## What is needed
Starting at the top of the entries below, print each line exactly until the line with "export CORE_AREA = 2 2 39 41" has been printed too.

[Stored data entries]
========================================

[config.mk]
export PLATFORM = sky130hd
export DESIGN_NAME = readout_busy_ctrl
export DESIGN_NICKNAME = d
export VERILOG_FILES = /design/src/rtl/readout_busy_pkg.sv /design/src/rtl/busy_credit_counter.sv /design/src/rtl/busy_state_fsm.sv /design/src/rtl/readout_busy_ctrl.sv
export SDC_FILE = /design/constraint.sdc
export NUM_CORES = 1
export LEC_CHECK = 0
export ABC_CLOCK_PERIOD_IN_PS = 2600
export CAP_MARGIN = 0
export CORE_AREA = 2 2 39 41
export CTS_BUF_LIST = sky130_fd_sc_hd__clkbuf_8 sky130_fd_sc_hd__clkbuf_16
export DETAILED_ROUTE_END_ITERATION = 8
export DIE_AREA = 0 0 41 43
export DONT_BUFFER_PORTS = 1
export SLEW_MARGIN = 20
export SYNTH_ARGS = -nofsm -noshare
export SYNTH_HDL_FRONTEND = slang
export SYNTH_SLANG_ARGS = --single-unit
[constraint.sdc]
create_clock -name clk -period 2.6 [get_ports clk]
set_input_delay 0.39 -clock clk [delete_from_list [all_inputs] [get_ports clk]]
set_output_delay 0.39 -clock clk [all_outputs]
set_load 0.01 [all_outputs]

========================================

## Written response
[config.mk]
export PLATFORM = sky130hd
export DESIGN_NAME = readout_busy_ctrl
export DESIGN_NICKNAME = d
export VERILOG_FILES = /design/src/rtl/readout_busy_pkg.sv /design/src/rtl/busy_credit_counter.sv /design/src/rtl/busy_state_fsm.sv /design/src/rtl/readout_busy_ctrl.sv
export SDC_FILE = /design/constraint.sdc
export NUM_CORES = 1
export LEC_CHECK = 0
export ABC_CLOCK_PERIOD_IN_PS = 2600
export CAP_MARGIN = 0
export CORE_AREA = 2 2 39 41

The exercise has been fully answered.